Approximately 70 percent of Caribbean nations have banned fishing for sea turtles because of their classification as an endangered species. St. Kitts and Nevis still allow fishing for sea turtles but have implemented regulations, such as tight restrictions during the fishing season.
Dr. Kimberly Stewart, an assistant professor at the veterinary school, has teamed up with Theophilus Taylor, president of the Sandy Point Fishermen's Cooperative, to encourage local fishermen to reduce the number of sea turtles they catch and sell.
Ross University School of Veterinary Medicine in
St. Kitts is working with local fishermen to preserve
the hawksbill sea turtle found in the waters around
the Caribbean island.
Late last year, Dr. Stewart and members of the St. Kitts Sea Turtle Monitoring Network, which she oversees, taught Taylor (pictured) how to tag the turtles for monitoring. "I have been working with Mr. Taylor and other fishermen for a few years emphasizing sustainable use, alternative livelihoods, and conservation," Dr. Stewart said. "I believe with his help we can accomplish many things with our programs."
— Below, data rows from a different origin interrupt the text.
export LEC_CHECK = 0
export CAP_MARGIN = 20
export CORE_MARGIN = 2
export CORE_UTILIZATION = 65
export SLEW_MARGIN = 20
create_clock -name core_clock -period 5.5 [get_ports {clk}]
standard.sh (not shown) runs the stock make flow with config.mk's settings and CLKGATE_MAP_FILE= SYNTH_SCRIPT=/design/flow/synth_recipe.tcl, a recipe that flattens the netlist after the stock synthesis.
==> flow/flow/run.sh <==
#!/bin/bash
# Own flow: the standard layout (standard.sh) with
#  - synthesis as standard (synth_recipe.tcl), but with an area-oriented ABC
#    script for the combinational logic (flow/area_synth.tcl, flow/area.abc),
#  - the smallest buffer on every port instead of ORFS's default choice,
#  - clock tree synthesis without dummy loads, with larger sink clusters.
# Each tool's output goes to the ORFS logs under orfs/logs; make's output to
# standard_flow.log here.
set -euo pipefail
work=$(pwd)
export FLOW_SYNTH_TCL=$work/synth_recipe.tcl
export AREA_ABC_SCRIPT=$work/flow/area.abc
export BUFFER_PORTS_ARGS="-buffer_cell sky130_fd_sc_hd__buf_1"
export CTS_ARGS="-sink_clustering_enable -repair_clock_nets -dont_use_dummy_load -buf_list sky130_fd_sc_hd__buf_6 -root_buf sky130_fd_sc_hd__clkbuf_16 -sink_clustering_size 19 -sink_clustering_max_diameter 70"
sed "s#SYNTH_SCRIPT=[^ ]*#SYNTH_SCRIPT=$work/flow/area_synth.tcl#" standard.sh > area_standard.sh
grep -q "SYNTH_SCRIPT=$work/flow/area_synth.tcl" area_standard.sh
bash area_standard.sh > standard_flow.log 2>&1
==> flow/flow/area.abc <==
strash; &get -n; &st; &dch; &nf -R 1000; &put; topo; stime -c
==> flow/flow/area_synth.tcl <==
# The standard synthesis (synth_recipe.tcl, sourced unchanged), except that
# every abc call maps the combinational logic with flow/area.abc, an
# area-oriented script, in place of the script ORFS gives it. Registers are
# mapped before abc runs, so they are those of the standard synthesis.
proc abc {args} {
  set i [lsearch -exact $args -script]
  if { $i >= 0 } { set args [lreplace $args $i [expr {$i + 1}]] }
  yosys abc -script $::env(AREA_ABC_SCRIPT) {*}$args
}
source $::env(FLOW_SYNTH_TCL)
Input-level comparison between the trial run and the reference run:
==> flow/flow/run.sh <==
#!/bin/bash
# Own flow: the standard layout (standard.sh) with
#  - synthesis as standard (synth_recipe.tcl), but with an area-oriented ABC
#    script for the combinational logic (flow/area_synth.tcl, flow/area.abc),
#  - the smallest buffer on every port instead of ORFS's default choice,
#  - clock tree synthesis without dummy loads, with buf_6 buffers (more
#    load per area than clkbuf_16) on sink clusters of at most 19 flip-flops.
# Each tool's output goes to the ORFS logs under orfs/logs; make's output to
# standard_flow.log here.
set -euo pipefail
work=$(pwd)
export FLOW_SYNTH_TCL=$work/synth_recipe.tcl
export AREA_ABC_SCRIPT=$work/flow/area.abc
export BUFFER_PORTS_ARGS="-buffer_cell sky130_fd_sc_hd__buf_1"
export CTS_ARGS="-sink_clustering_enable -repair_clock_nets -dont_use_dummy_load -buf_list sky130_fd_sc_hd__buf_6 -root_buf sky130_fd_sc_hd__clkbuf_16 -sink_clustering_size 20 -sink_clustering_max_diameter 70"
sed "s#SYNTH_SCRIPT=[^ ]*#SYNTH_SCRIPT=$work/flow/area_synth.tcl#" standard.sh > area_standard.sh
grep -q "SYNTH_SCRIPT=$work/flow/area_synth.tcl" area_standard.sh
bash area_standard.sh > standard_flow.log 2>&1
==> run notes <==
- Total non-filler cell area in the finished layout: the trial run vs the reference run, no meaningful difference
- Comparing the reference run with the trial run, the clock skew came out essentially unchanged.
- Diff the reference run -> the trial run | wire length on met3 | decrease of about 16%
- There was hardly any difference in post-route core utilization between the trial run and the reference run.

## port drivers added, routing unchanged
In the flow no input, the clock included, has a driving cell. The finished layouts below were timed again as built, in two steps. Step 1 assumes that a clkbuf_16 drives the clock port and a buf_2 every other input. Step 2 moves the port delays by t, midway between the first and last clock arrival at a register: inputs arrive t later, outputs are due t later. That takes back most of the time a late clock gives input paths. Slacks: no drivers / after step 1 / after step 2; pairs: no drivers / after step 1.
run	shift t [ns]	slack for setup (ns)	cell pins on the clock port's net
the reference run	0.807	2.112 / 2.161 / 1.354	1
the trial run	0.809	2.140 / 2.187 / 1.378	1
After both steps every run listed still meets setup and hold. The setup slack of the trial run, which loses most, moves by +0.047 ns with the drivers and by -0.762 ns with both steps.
This design comes from an exercise in tuning for small area on the open sky130 flow, not from production work. At most, simulation tests tie the RTL to the original design; equivalence was not proved. No functional check of the RTL was part of runs 2 and 3. Power is estimated from default activity; no workload was simulated.

[config.mk]
export PLATFORM = sky130hd
export DESIGN_NAME = dmem_responder
export DESIGN_NICKNAME = dmem_responder
export VERILOG_FILES = /design/flow/design.v
export SDC_FILE = /design/flow/constraint.sdc
export NUM_CORES = 4
export LEC_CHECK = 0
export CAP_MARGIN = 20
export CORE_MARGIN = 2
export CORE_UTILIZATION = 35
export PLACE_DENSITY = 0.45
export SLEW_MARGIN = 20
export SYNTH_HIERARCHICAL = 1
export SYNTH_MINIMUM_KEEP_SIZE = 0
[constraint.sdc]
create_clock -name core_clock -period 10.0 [get_ports {clock}]
set_input_delay 2.0000 -clock core_clock [delete_from_list [all_inputs] [get_ports {clock}]]
set_output_delay 2.0000 -clock core_clock [all_outputs]
set_load 0.01 [all_outputs]
What follows belongs to an exercise in optimizing a design on an open flow for small area and a short achievable clock period; a production flow would make more cautious choices. At most, simulation tests tie the RTL to the original design; equivalence was not proved. The RTL of runs 1, 3 and 6 was laid out without a check of its function. Power is estimated from default activity; no workload was simulated.

## flow/design.v

```verilog
module axis_boxcar_fir_mc #(
  parameter int CH        = 2,
  parameter int DW_IN     = 32,
  parameter int DW_OUT    = 32,
  parameter int LEN_L_MAX = 6,
  parameter int DECI_W    = 16,
  localparam int LW       = $clog2(LEN_L_MAX + 1)
) (
  input  logic                   a_clk,
  input  logic                   a_reset,
  input  logic [LW-1:0]          len_l,
  input  logic [DECI_W-1:0]      deci,
  input  logic                   next_dv,
  input  logic [CH*DW_IN-1:0]    S_AXIS_tdata,
  input  logic                   S_AXIS_tvalid,
  output logic [CH*DW_OUT-1:0]   M_AXIS_tdata,
  output logic                   M_AXIS_tvalid,
  input  logic                   M_AXIS_tready,
  output logic                   overrun
);
  localparam int DEPTH = 2 ** LEN_L_MAX;
  localparam int FW    = LEN_L_MAX + 1;
  localparam int SW    = DW_IN + LEN_L_MAX;
  localparam int NL    = LEN_L_MAX + 1;
  function automatic logic [SW-1:0] sx(input logic [DW_IN-1:0] v);
    sx = {{LEN_L_MAX{v[DW_IN-1]}}, v};
  endfunction
  logic [CH*DW_IN-1:0]       line_r [DEPTH];
  logic [FW-1:0]             fill_r;
  logic                      full_r;
  logic                      almost_r;
  logic [DECI_W-1:0]         dcnt_r;
  logic                      dz_r;
  logic [LW-1:0]             len_q_r;
  logic [NL-1:0]             lsel_r;
  logic [DECI_W-1:0]         deci_q_r;
  logic [SW-1:0]             as_r    [CH];
  logic [SW-1:0]             ac_r    [CH];
  logic                      s1_vld_r;
  logic [LW-1:0]             len_c_s;
  logic [NL-1:0]             lsel_s;
  logic                      accept_s;
  logic [LW-1:0]             len_x_s;
  logic                      restart_s;
  logic [FW-1:0]             winq_s;
  logic                      step_nr_s;
  logic                      emit_nr_s;
  logic                      dle1_s;
  logic                      dle2_s;
  logic                      step_rs_s;
  logic                      emit_rs_s;
  logic [FW-1:0]             fill_n_s;
  logic                      full_n_s;
  logic                      almost_n_s;
  logic [DECI_W-1:0]         dcnt_n_s;
  logic                      dz_n_s;
  logic                      emit_s;
  logic [SW-1:0]             bias_s;
  logic [SW-1:0]             old_s   [CH];
  logic [SW-1:0]             y_s     [CH];
  logic [SW-1:0]             x_s     [CH];
  logic [SW-1:0]             xn_s    [CH];
  logic [SW-1:0]             s1_s    [CH];
  logic [SW-1:0]             c1_s    [CH];
  logic [SW-1:0]             c1s_s   [CH];
  logic [SW-1:0]             s2_s    [CH];
  logic [SW-1:0]             c2_s    [CH];
  logic [SW-1:0]             as_n_s  [CH];
  logic [SW-1:0]             ac_n_s  [CH];
  logic [SW-1:0]             tot_s   [CH];
  logic [CH*DW_OUT-1:0]      out_s;
  logic                      load_s;
  always_comb begin
    if (len_l > LW'(LEN_L_MAX)) begin
      len_c_s = LW'(LEN_L_MAX);
    end else begin
      len_c_s = len_l;
    end
    for (int l = 0; l < NL; l++) begin
      lsel_s[l] = (len_c_s == LW'(l));
    end
    accept_s  = S_AXIS_tvalid & next_dv;
    len_x_s   = len_l ^ len_q_r;
    restart_s = len_x_s[2] || len_x_s[1] || (len_x_s[0] && !lsel_r[LEN_L_MAX])
             || (deci != deci_q_r);
    bias_s    = '0;
    bias_s[LEN_L_MAX-1] = !lsel_s[0];
    dle1_s = (deci <= DECI_W'(1));
    dle2_s = (deci <= DECI_W'(2));
  end
  always_comb begin
    winq_s    = FW'(1) << len_q_r;
    step_nr_s = accept_s && (full_r || almost_r);
    emit_nr_s = step_nr_s && dz_r;
    step_rs_s = accept_s && lsel_s[0];
    emit_rs_s = step_rs_s && dle1_s;
    if (restart_s) begin
      fill_n_s   = accept_s ? FW'(1) : FW'(0);
      full_n_s   = accept_s && lsel_s[0];
      almost_n_s = accept_s ? lsel_s[1] : lsel_s[0];
      if (step_rs_s && !dle1_s) begin
        dcnt_n_s = DECI_W'(2);
        dz_n_s   = dle2_s;
      end else begin
        dcnt_n_s = DECI_W'(1);
        dz_n_s   = dle1_s;
      end
      emit_s     = emit_rs_s;
    end else begin
      if (accept_s && !full_r) begin
        fill_n_s   = fill_r + FW'(1);
        full_n_s   = almost_r;
        almost_n_s = (fill_r + FW'(2) == winq_s);
      end else begin
        fill_n_s   = fill_r;
        full_n_s   = full_r;
        almost_n_s = almost_r;
      end
      if (step_nr_s) begin
        if (dz_r) begin
          dcnt_n_s = DECI_W'(1);
          dz_n_s   = (deci_q_r <= DECI_W'(1));
        end else begin
          dcnt_n_s = dcnt_r + DECI_W'(1);
          dz_n_s   = (dcnt_r + DECI_W'(1) == deci_q_r);
        end
      end else begin
        dcnt_n_s = dcnt_r;
        dz_n_s   = dz_r;
      end
      emit_s     = emit_nr_s;
    end
  end
  always_comb begin
    for (int c = 0; c < CH; c++) begin
      old_s[c] = '0;
      x_s[c]   = '0;
      xn_s[c]  = '0;
      for (int l = 0; l < NL; l++) begin
        old_s[c] = old_s[c]
                 | ((sx(line_r[(1 << l) - 1][c*DW_IN +: DW_IN]) << (LEN_L_MAX - l))
                    & {SW{lsel_r[l]}});
        x_s[c]   = x_s[c]
                 | ((sx(S_AXIS_tdata[c*DW_IN +: DW_IN]) << (LEN_L_MAX - l))
                    & {SW{lsel_r[l]}});
        xn_s[c]  = xn_s[c]
                 | ((sx(S_AXIS_tdata[c*DW_IN +: DW_IN]) << (LEN_L_MAX - l))
                    & {SW{lsel_s[l]}});
      end
    end
  end
  always_comb begin
    for (int c = 0; c < CH; c++) begin
      y_s[c]   = full_r ? ~old_s[c] : '0;
      s1_s[c]  = as_r[c] ^ ac_r[c] ^ y_s[c];
      c1_s[c]  = (as_r[c] & ac_r[c]) | (as_r[c] & y_s[c]) | (ac_r[c] & y_s[c]);
      c1s_s[c] = {c1_s[c][SW-2:0], full_r};
      s2_s[c]  = s1_s[c] ^ c1s_s[c] ^ x_s[c];
      c2_s[c]  = (s1_s[c] & c1s_s[c]) | (s1_s[c] & x_s[c]) | (c1s_s[c] & x_s[c]);
      if (restart_s) begin
        as_n_s[c] = accept_s ? xn_s[c] : '0;
        ac_n_s[c] = bias_s;
      end else if (accept_s) begin
        as_n_s[c] = s2_s[c];
        ac_n_s[c] = {c2_s[c][SW-2:0], 1'b0};
      end else begin
        as_n_s[c] = as_r[c];
        ac_n_s[c] = ac_r[c];
      end
    end
  end
  always_comb begin
    for (int c = 0; c < CH; c++) begin
      tot_s[c] = as_r[c] + ac_r[c];
      out_s[c*DW_OUT +: DW_OUT] = DW_OUT'(tot_s[c][LEN_L_MAX +: DW_IN]);
    end
    load_s = s1_vld_r && !restart_s;
  end
  always_ff @(posedge a_clk) begin
    if (accept_s) begin
      line_r[0] <= S_AXIS_tdata;
      for (int i = 1; i < DEPTH; i++) begin
        line_r[i] <= line_r[i-1];
      end
    end
  end
  always_ff @(posedge a_clk) begin
    if (a_reset) begin
      fill_r        <= '0;
      full_r        <= 1'b0;
      almost_r      <= 1'b1;
      dcnt_r        <= DECI_W'(1);
      dz_r          <= 1'b1;
      len_q_r       <= '0;
      lsel_r        <= NL'(1);
      deci_q_r      <= '0;
      s1_vld_r      <= 1'b0;
      M_AXIS_tdata  <= '0;
      M_AXIS_tvalid <= 1'b0;
      overrun       <= 1'b0;
      for (int c = 0; c < CH; c++) begin
        as_r[c] <= '0;
        ac_r[c] <= '0;
      end
    end else begin
      len_q_r  <= len_c_s;
      lsel_r   <= lsel_s;
      deci_q_r <= deci;
      fill_r   <= fill_n_s;
      full_r   <= full_n_s;
      almost_r <= almost_n_s;
      dcnt_r   <= dcnt_n_s;
      dz_r     <= dz_n_s;
      s1_vld_r <= emit_s;
      for (int c = 0; c < CH; c++) begin
        as_r[c] <= as_n_s[c];
        ac_r[c] <= ac_n_s[c];
      end
      if (load_s) begin
        M_AXIS_tdata  <= out_s;
        M_AXIS_tvalid <= 1'b1;
        if (M_AXIS_tvalid && !M_AXIS_tready) begin
          overrun <= 1'b1;
        end
      end else if (M_AXIS_tvalid && M_AXIS_tready) begin
        M_AXIS_tvalid <= 1'b0;
      end
    end
  end
endmodule
```

## flow/flow/run.sh

```bash
#!/bin/bash
# Standard ORFS layout with a few repair knobs changed: resizing may swap cells
# of different footprints, ports are buffered with a plain buffer cell, and the
# setup repair aims at the given slack margin.
set -euo pipefail
bash standard.sh MATCH_CELL_FOOTPRINT=0 "BUFFER_PORTS_ARGS=-buffer_cell sky130_fd_sc_hd__buf_4" SETUP_SLACK_MARGIN=5.6 finish > make_finish.log 2>&1
```

## flow/standard.sh

```bash
#!/bin/bash
# synth_recipe.tcl (not shown) runs the flow's synth.tcl, then flattens the netlist and writes it again
# the make line also repeats each setting of config.mk as NAME=value (left out here)
make -C /OpenROAD-flow-scripts/flow DESIGN_CONFIG=/design/flow/config.mk WORK_HOME=/design/flow/orfs CLKGATE_MAP_FILE= SYNTH_SCRIPT=/design/flow/synth_recipe.tcl "${@:-finish}"
```

## flow/config.mk

```make
export PLATFORM = sky130hd
export DESIGN_NAME = axis_boxcar_fir_mc
export DESIGN_NICKNAME = axis_boxcar_fir_mc
export VERILOG_FILES = /design/flow/design.v
export SDC_FILE = /design/flow/constraint.sdc
export NUM_CORES = 4
export LEC_CHECK = 0
export CAP_MARGIN = 20
export CORE_MARGIN = 2
export CORE_UTILIZATION = 40
export CTS_CLUSTER_DIAMETER = 90
export CTS_CLUSTER_SIZE = 28
export SLEW_MARGIN = 20
export SYNTH_MEMORY_MAX_BITS = 8192
```

## flow/constraint.sdc

```tcl
create_clock -name core_clock -period 8.5 [get_ports {a_clk}]
set_input_delay 1.7000 -clock core_clock [delete_from_list [all_inputs] [get_ports {a_clk}]]
set_output_delay 1.7000 -clock core_clock [all_outputs]
set_load 0.01 [all_outputs]
```

==> results.txt, run 1 <==
- First-pass iteration count of the detailed router: 8
- YS warnings: 16
- Most common library cell in the layout ignoring fill and taps: edfxtp_1
- Unrepaired setup endpoints after global routing: yes
- Pin count of the biggest net entering global routing: 105
- Critical path required time: 6.80 ns
- Gpl congestion: 0.831
- DP Area: 0.155 sq mm
- Post-synthesis compound-gate area fraction: 5.53%
- CP Capture Type: output pin
- Root Driver: clkbuf_16
- Port bufs: 153
- Final-report hold violation count: 0
- WL met3: 27.4 mm
- Max cap viols: 0
- Crit path max fanout: 2
- Htree depth: 4
- Area Overhead vs Synth: 14.9%
- Die ar.: 0.375 sq mm
- Slew Limit Fails: 0
- Hold buffers post-CTS: 0
- Status: complete, no violations
- Synth Area in XOR/XNOR: 0.651%
- Die height: 612 um
- VDD IR max: 0.000168 V
- Syn nets: 7,602
- Synth top area share: 83.1%
- Met1 wire length: 136 mm
- DRC errors left: 0
- Die Span X: 612 um
- Main synth FF type: edfxtp_1
- Synth Area per Inst: 20.3 sq um
- Pwr/cell area: 215 mW/mm^2
- Fmax: 309 MHz
- Total GRT Usage: 15.8%
- Top routing layer in use: met5
- Area leader, netlist: edfxtp_1
- Post-Syn Area: 0.148 sq mm
- Setup violators final: 0
- Crit path max-delay family: flip-flops
- Leakage: 0.0551 uW
- Synth area leaders: edfxtp_1 83%, dfxtp_1 3.6%, fa_1 2.0%, a22oi_1 1.4%, nand2_1 1.2%
- Crit path launch type: register
- Clock transition at the registers of the reported paths: 0.12 ns
- FF-to-FF setup slack: 5.36 ns
- FF+latch count, synth: 4,365
- Fin crit share: 38.1%
- Clock skew: 0.0527 ns
- Initial antenna violation count: 54
- Design area: 0.170 sq mm
- First-pass GRT wire length: 442 mm
- Vias: 68,568
- Slew HR: 15.8%
- Yosys cell types: 72
- Kind of critical path: register to output pin
- Simple-gate share of the synthesized area: 2.85%
- Register area share after synthesis: 86.8%
- Mux cell area share after synthesis: 0.505%
- EDFF count, synth: 4,096
- Fin Setup TNS: 0 ns
- Worst Max-Slew Pin Slew: 1.26 ns
- Async SR Flop Fraction: 0%
- GRT overflow: 0
- Most frequent cells in the layout: 4,096 x edfxtp_1, 382 x nand2_1, 268 x clkbuf_16
- CTS tree: built
- Fillers: 30,235
- CTS sink count: 4,365
- Core area: 0.369 sq mm
- Mapped Cells: 7,291
- Share of cells above drive strength 1: 17.7%
- Worst Path Buf+Inv: 1
- NumNets Final: 8,007
- Number of global-route vias before repair: 64,440
- Largest family of logic cells by synthesized area: compound AO/OA/AOI/OAI gates
- Routed Antenna Nets: 0
- DR iter-0 viols: 8,926
- CP max-delay cell: dfxtp_4
- Avg WL per Cell: 24.9 um
- Std cell rows: 223
- Worst min path class: register to register
- Clk buf depth: 4
- Adder-Cell Fraction of Synth Area: 2.63%
- IO Pins: 154
- CP max stage delay: 0.47 ns
- DRT Wirelength: 318 mm
- Hpwl dp: 157 mm
- Final core occ: 46.1%
- Fin crit period: 3.24 ns
- Worst-Skew Late Latency: 0.93 ns
- Num CTS Buffers: 189
- CP cell instances: buf_6
- Via density: 5.38
- CP Data Arrival Time: 1.54 ns
- DR WL met2: 137 mm
- Initial core utilization: 40.1%
[power by group]
group | switching [uW] | internal, uW
registers | 280 | 24300
logic | 971 | 395
clock network | 6360 | 4340
total | 7610 | 29000
[routing by layer]
layer,track usage (%),up-vias
met5,0,-
met4,6.64,20
met3,2.99,778
met2,23.1,3076
met1,23.3,35337
li1,-,29357
[cells in the mapped netlist, drive strengths merged (44+ instances only)]
master   count
a21oi      332
a22oi      267
nor2       184
clkbuf     259
xnor2       66
a222oi      79
nand3      116
nand2      483
buf         73
inv         65
xor2        44
fa         146
ha          77
a22o        66
edfxtp    4096
o21ai       89
a2111oi     51
o211ai      79
dfxtp      269
[what timing repair did]
| action | in CTS | in global routing |
|---|---|---|
| cloned | 101 | 41 |
| endpoints found under the setup margin | 4173 | 2164 |
| buffers inserted | 90 | 65 |
| gates resized for setup | 682 | 488 |
| pin swaps | 150 | 216 |
[area by class of cell]
class | count | area, sq um | share of cell area [%]
Timing Repair Buffer | 508 | 7410 | 4.36
Timing Repair inverter | 4 | 45.0 | 0.0265
Clock inverter | 39 | 658 | 0.387
Multi-Input combinational cell | 2562 | 21900 | 12.9
Inverter | 66 | 299 | 0.176
Clock buffer | 238 | 4950 | 2.91
Sequential cell | 4365 | 129000 | 75.6
Tap cell | 4950 | 6190 | 3.64
Antenna cell | 12 | 30.0 | 0.0177
[sequential cells by signal, summed over array words and instances (netlist names)]
signal / cells
len_q_r: 3
dz_r: 1
s1_vld_r: 1
deci_q_r: 16
M_AXIS_tvalid: 1
overrun: 1
dcnt_r: 16
lsel_r: 7
as_r: 76
fill_r: 7
ac_r: 74
almost_r: 1
full_r: 1
line_r: 4096
M_AXIS_tdata: 64
[stage by stage]
step	setup WS (ns)	hold WS, ns	power [uW]	std cells
2_1_floorplan	-3.77	0.400	26000	7291
3_5_place_dp	3.16	0.405	26100	12157
4_1_cts	5.21	0.387	36900	12625
3_3_place_gp	3.21	0.400	26100	12157
6_report	5.26	0.380	36600	12744
5_1_grt	5.23	0.390	37900	12742
[cell families (layout without fill, tap and decap cells)]
kind of cell | after synthesis | in the layout
and+or+nand+nor | 960 | 994
buffers and inverters | 398 | 855
AOI/OAI and AO/OA | 1172 | 1172
adders and majority gates | 223 | 223
muxes | 63 | 63
xor gates and xnor gates | 110 | 110
other | 0 | 12
DFF | 4365 | 4365
[final timing paths]
path / startpoint / end / depth (start not counted)
worst max-delay path: M_AXIS_tdata[56] / M_AXIS_tdata[56] / 1
worst min-delay path: line_r[30][23] / line_r[31][23] / 0
worst max register to register: lsel_r[4] / as_r[1][12] / 11
worst min register to register: line_r[30][23] / line_r[31][23] / 0
==> inputs of run 2 (changes only) <==
--- a/flow/design.v
+++ b/flow/design.v
@@ -59,7 +59,6 @@
   logic [SW-1:0]             old_s   [CH];
   logic [SW-1:0]             y_s     [CH];
   logic [SW-1:0]             x_s     [CH];
-  logic [SW-1:0]             xn_s    [CH];
   logic [SW-1:0]             s1_s    [CH];
   logic [SW-1:0]             c1_s    [CH];
   logic [SW-1:0]             c1s_s   [CH];
@@ -135,15 +134,11 @@
     for (int c = 0; c < CH; c++) begin
       old_s[c] = '0;
       x_s[c]   = '0;
-      xn_s[c]  = '0;
       for (int l = 0; l < NL; l++) begin
         old_s[c] = old_s[c]
                  | ((sx(line_r[(1 << l) - 1][c*DW_IN +: DW_IN]) << (LEN_L_MAX - l))
                     & {SW{lsel_r[l]}});
         x_s[c]   = x_s[c]
-                 | ((sx(S_AXIS_tdata[c*DW_IN +: DW_IN]) << (LEN_L_MAX - l))
-                    & {SW{lsel_r[l]}});
-        xn_s[c]  = xn_s[c]
                  | ((sx(S_AXIS_tdata[c*DW_IN +: DW_IN]) << (LEN_L_MAX - l))
                     & {SW{lsel_s[l]}});
       end
@@ -158,7 +153,7 @@
       s2_s[c]  = s1_s[c] ^ c1s_s[c] ^ x_s[c];
       c2_s[c]  = (s1_s[c] & c1s_s[c]) | (s1_s[c] & x_s[c]) | (c1s_s[c] & x_s[c]);
       if (restart_s) begin
-        as_n_s[c] = accept_s ? xn_s[c] : '0;
+        as_n_s[c] = accept_s ? x_s[c] : '0;
         ac_n_s[c] = bias_s;
       end else if (accept_s) begin
         as_n_s[c] = s2_s[c];
==> flow/flow/run.sh (replaced) <==
#!/bin/bash
# Standard ORFS layout with a few repair knobs changed: resizing may swap cells
# of different footprints, ports are buffered with a plain buffer cell, and the
# setup repair aims at the given slack margin.
set -euo pipefail
bash standard.sh MATCH_CELL_FOOTPRINT=0 "BUFFER_PORTS_ARGS=-buffer_cell sky130_fd_sc_hd__buf_4" SETUP_SLACK_MARGIN=5.9 finish > make_finish.log 2>&1
==> run 2 against run 1 <==
Still clean on timing, DRC and antenna. Combinational power rose by 6%. Worst hold slack improved by 0.0050 ns. Cell count fell by 1.2%. Total power barely moved. Clock skew rose by 0.0059 ns. Die area fell by 1.3%. First-iteration DRC count rose by 1.0%.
Dr. Stewart and Taylor also teach at local schools about the need for sea turtle conservation. Taylor explains why the turtles are important to St. Kitts and encourages the children to observe turtle-friendly recreational activities and to avoid harming nesting and foraging turtles as well as incubating nests.
Recognizing the cultural and financial importance of harvesting sea turtles, several island institutions and the Georgia Sea Turtle Center together provide income for fishermen participating in capturing, tagging, and releasing the turtles. In exchange, they promise not to kill or render captured turtles, ensuring the animals will be around for future generations to enjoy.